Au Royaume-Uni, un label pour les praticiens
Le National Health Service (NHS), au Royaume-Uni, a créé un système unique afin de labelliser les professionnels de la santé et du soin. De l’art-thérapeute au cardiologue, tous les praticiens sont jugés selon des standards de qualité. Ils évaluent les pratiques et leurs impacts sur les patients afin d’assurer aux citoyens une prise en charge tout en confiance.
Exclusion sans appel
Une fois le praticien identifié par les équipes de modérateurs de Doctolib, une phase de dialogue s’engage. L’enjeu est important. Une personne, une fois exclue de la plateforme, peut perdre un nombre important de patients. Les décisions ne sont pas prises à la légère, martèle Doctolib : “C'est un contrat qui nous lie, qui a un impact très fort sur l'activité.” Les praticiens sont d’abord invités à expliquer leurs pratiques et à les changer si elles représentent des risques : “Il faut qu'on puisse investiguer, dialoguer avec le praticien pour comprendre justement s'il y a danger pour le patient.” S’ils acceptent, leurs fiches de présentation sont modifiées sur le site. S’ils refusent, le contrat est rompu. Et “parfois, ça en vient au dialogue entre avocats”.
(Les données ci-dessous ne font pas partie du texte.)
File: src/rtl/led_scan_decoder.sv
// Monitors a multiplexed active-low 7-segment bus and recovers the digit, decimal
// point and validity of every scanned position, with a per-position staleness timeout.
module led_scan_decoder
  import led_pkg::*;
#(
  parameter int NUM_DIGITS     = 8,
  parameter int STABLE_CYCLES  = 4,
  parameter int TIMEOUT_CYCLES = 65536
) (
  input  logic                          clk,
  input  logic                          rst_n,
  input  logic [NUM_DIGITS-1:0]         an_n,
  input  logic [7:0]                    seg_n,
  output logic [4*NUM_DIGITS-1:0]       digits,
  output logic [NUM_DIGITS-1:0]         valid,
  output logic [NUM_DIGITS-1:0]         dp,
  output logic [NUM_DIGITS-1:0]         err,
  output logic                          update,
  output logic [$clog2(NUM_DIGITS)-1:0] update_idx
);

  localparam int IDX_W = $clog2(NUM_DIGITS);
  localparam int RUN_W = $clog2(STABLE_CYCLES + 1);
  localparam int TO_W  = $clog2(TIMEOUT_CYCLES + 1);
  localparam logic [RUN_W-1:0] RUN_MAX = RUN_W'(STABLE_CYCLES);
  localparam logic [TO_W-1:0]  TO_MAX  = TO_W'(TIMEOUT_CYCLES);

  logic [NUM_DIGITS-1:0]            an_s1_r, an_s2_r;
  logic [7:0]                       seg_s1_r, seg_s2_r;
  logic [RUN_W-1:0]                 run_cnt_r, run_nxt_s;
  logic                             committed_r;
  logic                             same_s, qualify_s, commit_s;
  logic [NUM_DIGITS-1:0]            an_act_s;
  logic [IDX_W-1:0]                 idx_s;
  logic                             legal_s, blank_s;
  logic [3:0]                       hex_s;
  logic [NUM_DIGITS-1:0][TO_W-1:0]  to_cnt_r, to_nxt_s;
  logic [NUM_DIGITS-1:0]            hit_s, expire_s;
  logic [4*NUM_DIGITS-1:0]          digits_r;
  logic [NUM_DIGITS-1:0]            valid_r, dp_r, err_r;
  logic                             update_r;
  logic [IDX_W-1:0]                 update_idx_r;

  led_seg_decode u_seg_decode (
    .seg   (seg_s2_r[6:0]),
    .legal (legal_s),
    .blank (blank_s),
    .hex   (hex_s)
  );

  // Stability run length, anode qualification and commit decision
  always_comb begin
    same_s = (an_s1_r == an_s2_r) && (seg_s1_r == seg_s2_r);
    if (!same_s) begin
      run_nxt_s = RUN_W'(1);
    end else if (run_cnt_r == RUN_MAX) begin
      run_nxt_s = RUN_MAX;
    end else begin
      run_nxt_s = run_cnt_r + RUN_W'(1);
    end
    an_act_s  = ~an_s2_r;
    qualify_s = (an_act_s != {NUM_DIGITS{1'b0}}) &&
                ((an_act_s & (an_act_s - {{(NUM_DIGITS-1){1'b0}}, 1'b1})) == {NUM_DIGITS{1'b0}});
    idx_s = {IDX_W{1'b0}};
    for (int i = 0; i < NUM_DIGITS; i++) begin
      idx_s = idx_s | ({IDX_W{an_act_s[i]}} & IDX_W'(i));
    end
    commit_s = (run_nxt_s == RUN_MAX) && !committed_r && qualify_s;
  end

  // Per-position staleness counters; a commit restarts its position's count
  always_comb begin
    for (int i = 0; i < NUM_DIGITS; i++) begin
      hit_s[i] = commit_s && (idx_s == IDX_W'(i));
      if (hit_s[i]) begin
        to_nxt_s[i] = {TO_W{1'b0}};
      end else if (to_cnt_r[i] == TO_MAX) begin
        to_nxt_s[i] = TO_MAX;
      end else begin
        to_nxt_s[i] = to_cnt_r[i] + TO_W'(1);
      end
      expire_s[i] = (to_nxt_s[i] == TO_MAX);
    end
  end

  // Synchronisers, run tracking and the update strobe
  always_ff @(posedge clk or negedge rst_n) begin
    if (!rst_n) begin
      an_s1_r      <= {NUM_DIGITS{1'b0}};
      an_s2_r      <= {NUM_DIGITS{1'b0}};
      seg_s1_r     <= 8'h00;
      seg_s2_r     <= 8'h00;
      run_cnt_r    <= {RUN_W{1'b0}};
      committed_r  <= 1'b0;
      update_r     <= 1'b0;
      update_idx_r <= {IDX_W{1'b0}};
    end else begin
      an_s1_r      <= an_n;
      an_s2_r      <= an_s1_r;
      seg_s1_r     <= seg_n;
      seg_s2_r     <= seg_s1_r;
      run_cnt_r    <= run_nxt_s;
      committed_r  <= same_s && (committed_r || commit_s);
      update_r     <= commit_s;
      update_idx_r <= commit_s ? idx_s : update_idx_r;
    end
  end

  // Per-position result registers; a commit takes precedence over expiry
  always_ff @(posedge clk or negedge rst_n) begin
    if (!rst_n) begin
      to_cnt_r <= '0;
      digits_r <= {(4*NUM_DIGITS){1'b0}};
      valid_r  <= {NUM_DIGITS{1'b0}};
      dp_r     <= {NUM_DIGITS{1'b0}};
      err_r    <= {NUM_DIGITS{1'b0}};
    end else begin
      to_cnt_r <= to_nxt_s;
      for (int i = 0; i < NUM_DIGITS; i++) begin
        if (hit_s[i]) begin
          dp_r[i]    <= ~seg_s2_r[SEG_DP_BIT];
          valid_r[i] <= legal_s;
          err_r[i]   <= !legal_s && !blank_s;
          if (legal_s) begin
            digits_r[4*i +: 4] <= hex_s;
          end
        end else if (expire_s[i]) begin
          valid_r[i] <= 1'b0;
          dp_r[i]    <= 1'b0;
        end
      end
    end
  end

  assign digits     = digits_r;
  assign valid      = valid_r;
  assign dp         = dp_r;
  assign err        = err_r;
  assign update     = update_r;
  assign update_idx = update_idx_r;

endmodule

File: config.mk
export PLATFORM = sky130hd
export DESIGN_NAME = led_scan_decoder
export DESIGN_NICKNAME = d
export VERILOG_FILES = /design/src/rtl/led_pkg.sv /design/src/rtl/led_seg_decode.sv /design/src/rtl/led_scan_decoder.sv
export SDC_FILE = /design/constraint.sdc
export NUM_CORES = 1
export LEC_CHECK = 0
export BUFFER_PORTS_ARGS = -buffer_cell sky130_fd_sc_hd__buf_2
export CORE_ASPECT_RATIO = 1.5
export CORE_MARGIN = 8
export CORE_UTILIZATION = 55
export CTS_CLUSTER_SIZE = 30
export DETAILED_ROUTE_END_ITERATION = 12
export GPL_TIMING_DRIVEN = 0
export HOLD_SLACK_MARGIN = 0.1
export PLACE_DENSITY = 0.76
export SLEW_MARGIN = 10
export SYNTH_ARGS = -nofsm -noshare
export SYNTH_HDL_FRONTEND = slang
export SYNTH_SLANG_ARGS = --single-unit
File: constraint.sdc
create_clock -name clk -period 2.7 [get_ports clk]
set_input_delay 0.27 -clock clk [delete_from_list [all_inputs] [get_ports clk]]
set_output_delay 0.27 -clock clk [all_outputs]
set_load 0.02 [all_outputs]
Le site estime à 1 %, la part d’utilisateurs contactée par les modérateurs tous les ans. Et parmi eux, la plupart acceptent les termes proposés lors du dialogue. Très peu restent sur leurs positions quitte à se faire exclure. Mais pour la plateforme, “le sujet ne peut pas se réduire au sujet de la modération. Quand bien même un praticien modifie sa fiche, ou est radié de Doctolib, l'enjeu, c'est : est-ce qu'il peut continuer à proposer des rendez-vous ? Il y a d'autres plateformes qui existent et qui ne font pas du tout le ménage”.